▶ **Description of the task**:
Set out exactly every line of the entries below, starting at the line that holds "4.99 | 7.1 |" and stopping after the line that holds "[logic make-up (layout".

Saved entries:
--*--

`config.mk`:
```
export PLATFORM = sky130hd
export DESIGN_NAME = mc_ctrl
export DESIGN_NICKNAME = d
export VERILOG_FILES = /design/src/rtl/mc_ctrl.sv
export SDC_FILE = /design/constraint.sdc
export NUM_CORES = 1
export LEC_CHECK = 0
export BUFFER_PORTS_ARGS = -buffer_cell sky130_fd_sc_hd__clkbuf_2
export CAP_MARGIN = 20
export CORE_MARGIN = 2
export CORE_UTILIZATION = 45
export CTS_BUF_LIST = sky130_fd_sc_hd__clkbuf_4 sky130_fd_sc_hd__clkbuf_8
export CTS_CLUSTER_DIAMETER = 80
export DETAILED_ROUTE_END_ITERATION = 10
export GPL_ROUTABILITY_DRIVEN = 0
export GPL_TIMING_DRIVEN = 0
export PLACE_DENSITY = 0.73
export SYNTH_ARGS = -nofsm -noshare
export SYNTH_HDL_FRONTEND = slang
export SYNTH_SLANG_ARGS = --single-unit
```
`constraint.sdc`:
```
create_clock -name Clk -period 8.4 [get_ports Clk]
set_input_delay 2.1 -clock Clk [delete_from_list [all_inputs] [get_ports Clk]]
set_output_delay 2.1 -clock Clk [all_outputs]
set_load 0.1 [all_outputs]
```
`src/rtl/mc_ctrl.sv`:
```
// mc_ctrl: multicycle MIPS control FSM sequencing fetch/decode/execute/memory/write-back.
//   in : Clk, Reset (sync, active-high), Opcode/Funct (from IR), Zero (ALU flag), MemAck
//   out: PC_LdEn/PC_sel, IR_LdEn, RF_WrEn/RF_WrDst_sel/RF_WrData_sel, ALU_Bin_sel, Imm_zext,
//        ALU_func, MEM_RdEn/MEM_WrEn, Illegal pulse, Retired count, State (debug)
module mc_ctrl (
    input  logic        Clk,
    input  logic        Reset,
    input  logic [5:0]  Opcode,
    input  logic [5:0]  Funct,
    input  logic        Zero,
    input  logic        MemAck,
    output logic        PC_LdEn,
    output logic [1:0]  PC_sel,
    output logic        IR_LdEn,
    output logic        RF_WrEn,
    output logic        RF_WrDst_sel,
    output logic        RF_WrData_sel,
    output logic        ALU_Bin_sel,
    output logic        Imm_zext,
    output logic [3:0]  ALU_func,
    output logic        MEM_RdEn,
    output logic        MEM_WrEn,
    output logic        Illegal,
    output logic [31:0] Retired,
    output logic [3:0]  State
);
    typedef enum logic [3:0] {
        FETCH = 4'd0, DECODE = 4'd1, EXEC_R = 4'd2, EXEC_I = 4'd3,
        MEM_ADDR = 4'd4, MEM_RD = 4'd5, MEM_WR = 4'd6, WB_R = 4'd7,
        WB_I = 4'd8, WB_LW = 4'd9, BRANCH = 4'd10, JUMP = 4'd11
    } state_t;
    state_t      state_q, state_d;
    logic [31:0] retired_q, retired_d;
    logic        is_r, r_ok, is_addi, is_andi, is_ori, is_lw, is_sw, is_beq, is_bne, is_j;
    logic [3:0]  r_func, i_func;
    always_comb begin
        is_r    = Opcode == 6'b000000;
        is_addi = Opcode == 6'b001000;
        is_andi = Opcode == 6'b001100;
        is_ori  = Opcode == 6'b001101;
        is_lw   = Opcode == 6'b100011;
        is_sw   = Opcode == 6'b101011;
        is_beq  = Opcode == 6'b000100;
        is_bne  = Opcode == 6'b000101;
        is_j    = Opcode == 6'b000010;
        r_func  = Funct == 6'b100010 ? 4'd1 :
                  Funct == 6'b100100 ? 4'd2 :
                  Funct == 6'b100101 ? 4'd3 :
                  Funct == 6'b101010 ? 4'd4 : 4'd0;
        r_ok    = is_r && (Funct == 6'b100000 || Funct == 6'b100010 || Funct == 6'b100100 ||
                           Funct == 6'b100101 || Funct == 6'b101010);
        i_func  = is_andi ? 4'd2 : is_ori ? 4'd3 : 4'd0;
    end
    always_comb begin
        state_d       = FETCH;
        PC_LdEn       = 1'b0;
        PC_sel        = 2'd0;
        IR_LdEn       = 1'b0;
        RF_WrEn       = 1'b0;
        RF_WrDst_sel  = 1'b0;
        RF_WrData_sel = 1'b0;
        ALU_Bin_sel   = 1'b0;
        Imm_zext      = 1'b0;
        ALU_func      = 4'd0;
        MEM_RdEn      = 1'b0;
        MEM_WrEn      = 1'b0;
        Illegal       = 1'b0;
        case (state_q)
            FETCH: begin
                IR_LdEn = 1'b1;
                state_d = DECODE;
            end
            DECODE: begin
                state_d = r_ok ? EXEC_R :
                          (is_addi || is_andi || is_ori) ? EXEC_I :
                          (is_lw || is_sw) ? MEM_ADDR :
                          (is_beq || is_bne) ? BRANCH :
                          is_j ? JUMP : FETCH;
                // Unsupported instructions retire here as a no-op advancing to PC+4.
                Illegal = state_d == FETCH;
                PC_LdEn = state_d == FETCH;
            end
            EXEC_R: begin
                ALU_func = r_func;
                state_d  = WB_R;
            end
            EXEC_I: begin
                ALU_Bin_sel = 1'b1;
                ALU_func    = i_func;
                Imm_zext    = is_andi || is_ori;
                state_d     = WB_I;
            end
            WB_R: begin
                ALU_func     = r_func;
                RF_WrEn      = 1'b1;
                RF_WrDst_sel = 1'b1;
                PC_LdEn      = 1'b1;
            end
            WB_I: begin
                ALU_Bin_sel = 1'b1;
                ALU_func    = i_func;
                Imm_zext    = is_andi || is_ori;
                RF_WrEn     = 1'b1;
                PC_LdEn     = 1'b1;
            end
            MEM_ADDR: begin
                ALU_Bin_sel = 1'b1;
                state_d     = is_lw ? MEM_RD : MEM_WR;
            end
            MEM_RD: begin
                MEM_RdEn = 1'b1;
                state_d  = MemAck ? WB_LW : MEM_RD;
            end
            MEM_WR: begin
                MEM_WrEn = 1'b1;
                PC_LdEn  = MemAck;
                state_d  = MemAck ? FETCH : MEM_WR;
            end
            WB_LW: begin
                RF_WrEn       = 1'b1;
                RF_WrData_sel = 1'b1;
                PC_LdEn       = 1'b1;
            end
            BRANCH: begin
                ALU_func = 4'd1;
                PC_LdEn  = 1'b1;
                PC_sel   = ((is_beq && Zero) || (is_bne && !Zero)) ? 2'd1 : 2'd0;
            end
            JUMP: begin
                PC_LdEn = 1'b1;
                PC_sel  = 2'd2;
            end
            default: state_d = FETCH;
        endcase
        // Reset masks every side effect, even mid memory access.
        if (Reset) begin
            PC_LdEn  = 1'b0;
            IR_LdEn  = 1'b0;
            RF_WrEn  = 1'b0;
            MEM_RdEn = 1'b0;
            MEM_WrEn = 1'b0;
            Illegal  = 1'b0;
        end
        retired_d = retired_q + {31'd0, PC_LdEn};
    end
    always_ff @(posedge Clk) begin
        if (Reset) begin
            state_q   <= FETCH;
            retired_q <= 32'd0;
        end else begin
            state_q   <= state_d;
            retired_q <= retired_d;
        end
    end
    assign Retired = retired_q;
    assign State   = state_q;
endmodule
```
After elaboration in Yosys (flattened, before gate mapping)
Cells that the tools add are included.
{"block": "word_totals", "input_bits": 16, "word_cells": 83, "regBits": 36, "out_inout_bits": 52}
{"block": "op_classes", "muxes": 34, "n_eq_ne": 24, "n_addsub": 1, "n_reduce_logical": 22}
{"cell": "== test 6 bit, second input constant", "count": 7}
{"cell": "adder 32 x 1 -> 32 bit", "count": 1}
{"cell": "case mux 4 bit (7 select lines)", "count": 1}
{"cell": "two-way mux 4 bit", "count": 6}
{"cell": "== test 6 x 4 -> 1 bit, second input constant", "count": 3}
{"cell": "== test 4 x 3 -> 1 bit, second input constant", "count": 4}
{"cell": "== test 4 bit, second input constant", "count": 4}
{"cell": "two-way mux 1 bit", "count": 16}
{"cell": "two-way mux 3 bit", "count": 5}
{"cell": "== test 6 x 3 -> 1 bit, second input constant", "count": 2}
{"cell": "logical OR 1 bit", "count": 10}
{"cell": "case mux 3 bit (3 select lines)", "count": 1}
{"cell": "== test 4 x 2 -> 1 bit, second input constant", "count": 2}
{"cell": "zero test 4 bit", "count": 2}
{"cell": "== test 6 x 2 -> 1 bit, second input constant", "count": 1}
{"cell": "zero test 6 bit", "count": 1}
{"cell": "two-way mux 2 bit", "count": 3}
{"cell": "OR reduction 3 bit", "count": 2}
{"cell": "OR reduction 5 bit", "count": 1}
{"cell": "== test 4 x 1 -> 1 bit, second input constant", "count": 1}
{"cell": "case mux 2 bit (2 select lines)", "count": 1}
{"cell": "OR reduction 2 bit", "count": 2}
{"cell": "logical AND 1 bit", "count": 3}
{"cell": "case mux 1 bit (3 select lines)", "count": 1}
{"cell": "zero test 1 bit", "count": 1}

Logic depth before layout (Yosys ltp)
Gate-level depths: netlist of the first run.
{"block": "depth", "ltp_word": 11, "mapped_depth": 13, "depth_no_buf": 12}

Worst setup path before layout of the first run
No wires, ideal clock.
{"block": "synth_path", "kind": "input -> output", "startpoint": "input port Opcode[0]", "endpoint": "output port Illegal", "path_slack_ps": 701, "t_required_ps": 6300, "path_buffers": 1, "path_stages": 5, "arrival_ps": 5599, "cell_sequence": "clkbuf_1 > inv_1 > o21ai_0 > o41ai_1 > nor4_1"}
{"block": "synth_via", "elab_chain_cells": 9, "elab_cells_between_ends": 22, "classes_between": "eq/ne: 8; mux: 7; reduce/logical: 7"}
{"element": "from (decl)", "line": "8", "source": "input logic [5:0] Opcode,"}
{"element": "== test 6 x 2 -> 1 bit (tied with other cells)", "line": "45", "source": "is_j = Opcode == 6'b000010;"}
{"element": "two-way mux 4 bit / logical OR 1 bit (equally long branches)", "line": "78, 77"}
{"element": "two-way mux 4 bit", "line": "77", "source": "(is_beq || is_bne) ? BRANCH :"}
{"element": "two-way mux 4 bit", "line": "76", "source": "(is_lw || is_sw) ? MEM_ADDR :"}
{"element": "two-way mux 4 bit", "line": "75", "source": "(is_addi || is_andi || is_ori) ? EXEC_I :"}
{"element": "two-way mux 4 bit (*)", "line": "74", "source": "state_d = r_ok ? EXEC_R :"}
{"element": "zero test 4 bit (*)", "line": "80", "source": "Illegal = state_d == FETCH;"}
{"element": "two-way mux 1 bit (*)", "line": "68", "source": "case (state_q)"}
{"element": "two-way mux 1 bit (*)", "line": "136", "source": "if (Reset) begin"}
{"element": "to (decl)", "line": "23", "source": "output logic Illegal,"}
Mark *: on every way between the ends. The rest lies on a longest branch, timed or not.

Final worst setup path of the first run
{"block": "layout_path", "startpoint": "input port Opcode[5]", "endpoint": "output port ALU_func[0]"}
{"block": "layout_via", "elab_chain_cells": 4, "elab_cells_between_ends": 5, "classes_between": "eq/ne: 2; mux: 3"}
{"element": "== test 6 x 4 -> 1 bit", "line": "40", "source": "is_ori = Opcode == 6'b001101;"}
{"element": "two-way mux 2 bit", "line": "52", "source": "i_func = is_andi ? 4'd2 : is_ori ? 4'd3 : 4'd0;"}
{"element": "two-way mux 2 bit (*)", "line": "52"}
{"element": "case mux 3 bit (3 select lines) (*)", "line": "68"}
{"element": "to (decl)", "line": "20", "source": "output logic [3:0] ALU_func,"}
Marks and branches as above.

==> reports/summary.log, run 1 <==
[outcome] run status finished clean
[sta] worst hold slack 0.479 ns
[clock_tree] clock tree root driver cell clkbuf_8
[synthesis] FF+latch count, synth 36
[pwr] switching power share of the total 31.5%
[pwr] leakage power figure 1.09 nW
[synthesis] netlist area before placement 0.00202 mm2
[floorplan] Die Ht 71.1 um
[sta] number of hold-slack violations in the final timing report 0
[setup_path] cell repeated most along the worst path clkbuf_2
[setup_path] worst stage delay on the critical path 0.65 ns
[drt] Vias/cell 5.34
[floorplan] Die X 71.1 um
[floorplan] # IOs 68
[clock_tree] total number of clock tree sinks 36
[placement] estimated wirelength of the detail-placed design 3.53 mm
[finish] final cell utilization of the core 57.6%
[placement] number of input and output port buffers inserted 65
[sta] post-route minimum period 6.08 ns
[clock_tree] maximum count of clock buffers along a single path 2
[drt] TritonRoute pass-1 iters 6
[drt] routed wire length 4.75 mm
[clock_tree] number of buffers added by the clock tree synthesis step 5
[clock_tree] later-pin clock latency in the skew report 0.29 ns
[sta] peak clock frequency supported by timing 164 MHz
[synthesis] top cell type's share of synthesized area 35.6%
[drt] antenna violation net count after detailed routing 0
[pwr] design internal power 0.253 mW
[synthesis] dominant cell type by area after synthesis dfxtp_1
[synthesis] Async S/R FF share, synth 0%
[synthesis] top area cells in the synthesized netlist dfxtp_1, xor2_1, nor2_1
[synthesis] leading register cell type out of synthesis dfxtp_1
[drt] Wirelength per Cell 12.5 um
[sta] Max Transition Viols Final 0
[setup_path] cells along the critical path clkbuf_2 > nor3_1 > nand2_1 > or4b_2 > o21ai_0 > clkbuf_2
[clock_tree] number of hold buffers added after CTS 0
[global_route] pin count of the biggest net entering global routing 12
[synthesis] post-synthesis average cell area 7.93 um2
[pwr] part of the power in registers 47.3%
[setup_path] Worst EP arrival 3.98 ns
[placement] pre-CTS setup slack 2.32 ns
[finish] share of layout cells above drive strength 1 25.0%
[job] MaxCap Viol Count 0
[synthesis] synthesized netlist cell count 255
[pwr] combinational share of power 18.4%
[global_route] via count of the first global-routing pass 1,849
[finish] Layout Nets 345
[setup_path] type of element capturing the critical path output port
[setup_path] critical-path cell with the highest stage delay or4b_2
[floorplan] Die Area 0.00505 mm2
[sta] clock tree skew after final layout 0.00481 ns
[global_route] first-pass GRT wire length 8.06 mm
[synthesis] distinct cell type count after synthesis 48
[global_route] all-layer global routing usage 19.5%
[drt] Initial DRC Count 77
[global_route] overall overflow remaining after global route 0
[synthesis] most numerous cell types in the synthesized netlist nor2_1, dfxtp_1, nand2_1, xor2_1, nand3_1
[sta] number of setup violations in the final report 0
[clock_tree] post-CTS setup buffers 0
[setup_path] crit path launch type primary input
[clock_tree] Gates resized, CTS repair 0
[floorplan] number of core rows 24
[synthesis] syn nets 273
[setup_path] logic depth of the worst register-to-register path 12
[pwr] P_sw 0.117 mW
[sta] worst setup slack after layout 2.32 ns
[pwr] power share of the clock group 34.3%
[finish] filler cell count in the final layout 398
[min_path] Hold Path Cell Cnt 2
[clock_tree] clock-pin transition on the worst setup and hold timing paths 0.07 ns
[sta] final setup TNS 0 ns
[floorplan] initial core utilization 46.5%
[setup_path] required time reported for the critical path endpoint 6.30 ns
[setup_path] minimum setup slack among reg-to-reg paths 5.21 ns
[setup_path] Setup CP Type in2out
[clock_tree] TritonCTS clock tree done
[drt] DR vias 2,030
[synthesis] sequential area share after synthesis 35.6%
[min_path] class of the worst hold path reg2reg
[global_route] initial antenna violation count 0
[drt] post-route DRC violation count 0
[synthesis] number of warnings issued by yosys 0
[pwr] Peak VDD IR 0.0652 mV
[sta] headroom to the max-slew limit 50.5%
[finish] diode count 0
[floorplan] CORE AREA 0.00435 mm2
[synthesis] number of synthesized flops with an enable pin 0
[sta] share of the clock period used by the worst path 72.4%
[clock_tree] H-tree lvl count 2
[pwr] power per standard cell area 148 mW/mm2
[synthesis] count leader, synth nor2_1
[sta] unrepaired setup endpoints after global routing no
[finish] layout-stage area growth over the synthesis result 23.9%
[pwr] post-layout power 0.370 mW
[sta] actual transition at the worst max-transition pin 0.733 ns
[setup_path] highest net fanout along the worst path 7
[per-layer routing]
| layer | track usage [%] | share of wire, % |
|---|---|---|
| met5 | 0 | 0 |
| met4 | 5.87 | 1.1 |
| met1 | 25.3 | 46 |
| met2 | 31.9 | 46 |
| met3 | 4.99 | 7.1 |
[worst max-delay path: cells and delay by family]
kind                   cells  cell delay [ns]
AND/OR/NAND/NOR            3             1.10
AO/OA/AOI/OAI              1             0.17
buffers and inverters      2             0.61
[power by group through the flow]
stage	Sequential, mW	Clock, mW	Combinational (mW)
final	0.175	0.127	0.0679
after global routing	0.175	0.137	0.0724
after CTS	0.175	0.128	0.0677
after detailed placement	0.179	0	0.0674
after global placement	0.179	0	0.0671
after floorplan	0.192	0	0.0389
[registers in the layout, summed over array words and instances (netlist names)]
register / cells
Retired: 32
State: 4
[layout by cell type (no fill, tap or decap), types with 6 or more instances in the layout]
master and count:
clkbuf_2 66, nor2_1 43, dfxtp_1 36, nand2_1 22
xor2_1 22, nand3_1 13, o21ai_0 10, nor3_1 9
clkbuf_1 8, nand4_1 8, xnor2_1 7, a21oi_1 7
inv_1 6, clkbuf_8 6
[per-stage QoR]
| step | std cells | area, um2 |
|---|---|---|
| 6_report | 380 | 2510 |
| 5_1_grt | 380 | 2510 |
| 4_1_cts | 380 | 2510 |
| 3_5_place_dp | 372 | 2410 |
| 3_3_place_gp | 372 | 2410 |
| 2_1_floorplan | 255 | 2020 |
[area by class of cell]
type / count / area (um2) / area share [%]
clock buffers: 6 / 82.6 / 3.30
flip-flops and latches: 36 / 721 / 28.8
inverters: 6 / 22.5 / 0.899
repair buffers: 65 / 325 / 13.0
well taps: 52 / 65.1 / 2.60
plain buffers: 12 / 51.3 / 2.05
clock inverters: 2 / 10.0 / 0.399
multi-input cells: 201 / 1230 / 49.0
[logic make-up (layout without fill, tap and decap cells)]
family / after synthesis / count (layout) / share of synthesized area [%]
simple gates: 135 / 135 / 35.1
flops: 36 / 36 / 35.6
compound gates: 31 / 31 / 10.1
xor+xnor: 29 / 29 / 12.6
buf+inv: 18 / 91 / 3.65
mux: 3 / 3 / 1.48
fa+ha+maj: 2 / 2 / 1.24
other cells: 1 / 1 / 0.185
[final timing paths]
check,startpoint,endpoint
max,Opcode[5],ALU_func[0]
min,Retired[31],Retired[31]
max reg2reg,State[1],Retired[26]
min reg2reg,Retired[31],Retired[31]
Note: power is estimated with default switching activity, not from simulation.
==> inputs of run 2 (changes only) <==
--- a/config.mk
+++ b/config.mk
@@ -14,7 +14,7 @@
 export DETAILED_ROUTE_END_ITERATION = 10
 export GPL_ROUTABILITY_DRIVEN = 0
 export GPL_TIMING_DRIVEN = 0
-export PLACE_DENSITY = 0.73
+export PLACE_DENSITY = 0.75
 export SYNTH_ARGS = -nofsm -noshare
 export SYNTH_HDL_FRONTEND = slang
 export SYNTH_SLANG_ARGS = --single-unit
==> constraint.sdc (replaced) <==
create_clock -name Clk -period 4.9 [get_ports Clk]
set_input_delay 1.225 -clock Clk [delete_from_list [all_inputs] [get_ports Clk]]
set_output_delay 1.225 -clock Clk [all_outputs]
set_load 0.1 [all_outputs]
==> run 2 against run 1 <==
  * Register-to-register slack got worse by 3.5 ns
  * Power rose by 68%
  * Die area unchanged
  * Cell count down 0.26%
  * Worst hold slack better by 0.016 ns
  * Combinational power increased by 74%
  * Cell area rose by 0.70%
  * Critical path depth stayed put
  * Sequential power is 71% higher
  * Wire length is 1.6% higher
  * Clock power up 60%
  * Critical path type unchanged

--*--

▶ **Response box**:
| met3 | 4.99 | 7.1 |
[worst max-delay path: cells and delay by family]
kind                   cells  cell delay [ns]
AND/OR/NAND/NOR            3             1.10
AO/OA/AOI/OAI              1             0.17
buffers and inverters      2             0.61
[power by group through the flow]
stage	Sequential, mW	Clock, mW	Combinational (mW)
final	0.175	0.127	0.0679
after global routing	0.175	0.137	0.0724
after CTS	0.175	0.128	0.0677
after detailed placement	0.179	0	0.0674
after global placement	0.179	0	0.0671
after floorplan	0.192	0	0.0389
[registers in the layout, summed over array words and instances (netlist names)]
register / cells
Retired: 32
State: 4
[layout by cell type (no fill, tap or decap), types with 6 or more instances in the layout]
master and count:
clkbuf_2 66, nor2_1 43, dfxtp_1 36, nand2_1 22
xor2_1 22, nand3_1 13, o21ai_0 10, nor3_1 9
clkbuf_1 8, nand4_1 8, xnor2_1 7, a21oi_1 7
inv_1 6, clkbuf_8 6
[per-stage QoR]
| step | std cells | area, um2 |
|---|---|---|
| 6_report | 380 | 2510 |
| 5_1_grt | 380 | 2510 |
| 4_1_cts | 380 | 2510 |
| 3_5_place_dp | 372 | 2410 |
| 3_3_place_gp | 372 | 2410 |
| 2_1_floorplan | 255 | 2020 |
[area by class of cell]
type / count / area (um2) / area share [%]
clock buffers: 6 / 82.6 / 3.30
flip-flops and latches: 36 / 721 / 28.8
inverters: 6 / 22.5 / 0.899
repair buffers: 65 / 325 / 13.0
well taps: 52 / 65.1 / 2.60
plain buffers: 12 / 51.3 / 2.05
clock inverters: 2 / 10.0 / 0.399
multi-input cells: 201 / 1230 / 49.0
[logic make-up (layout without fill, tap and decap cells)]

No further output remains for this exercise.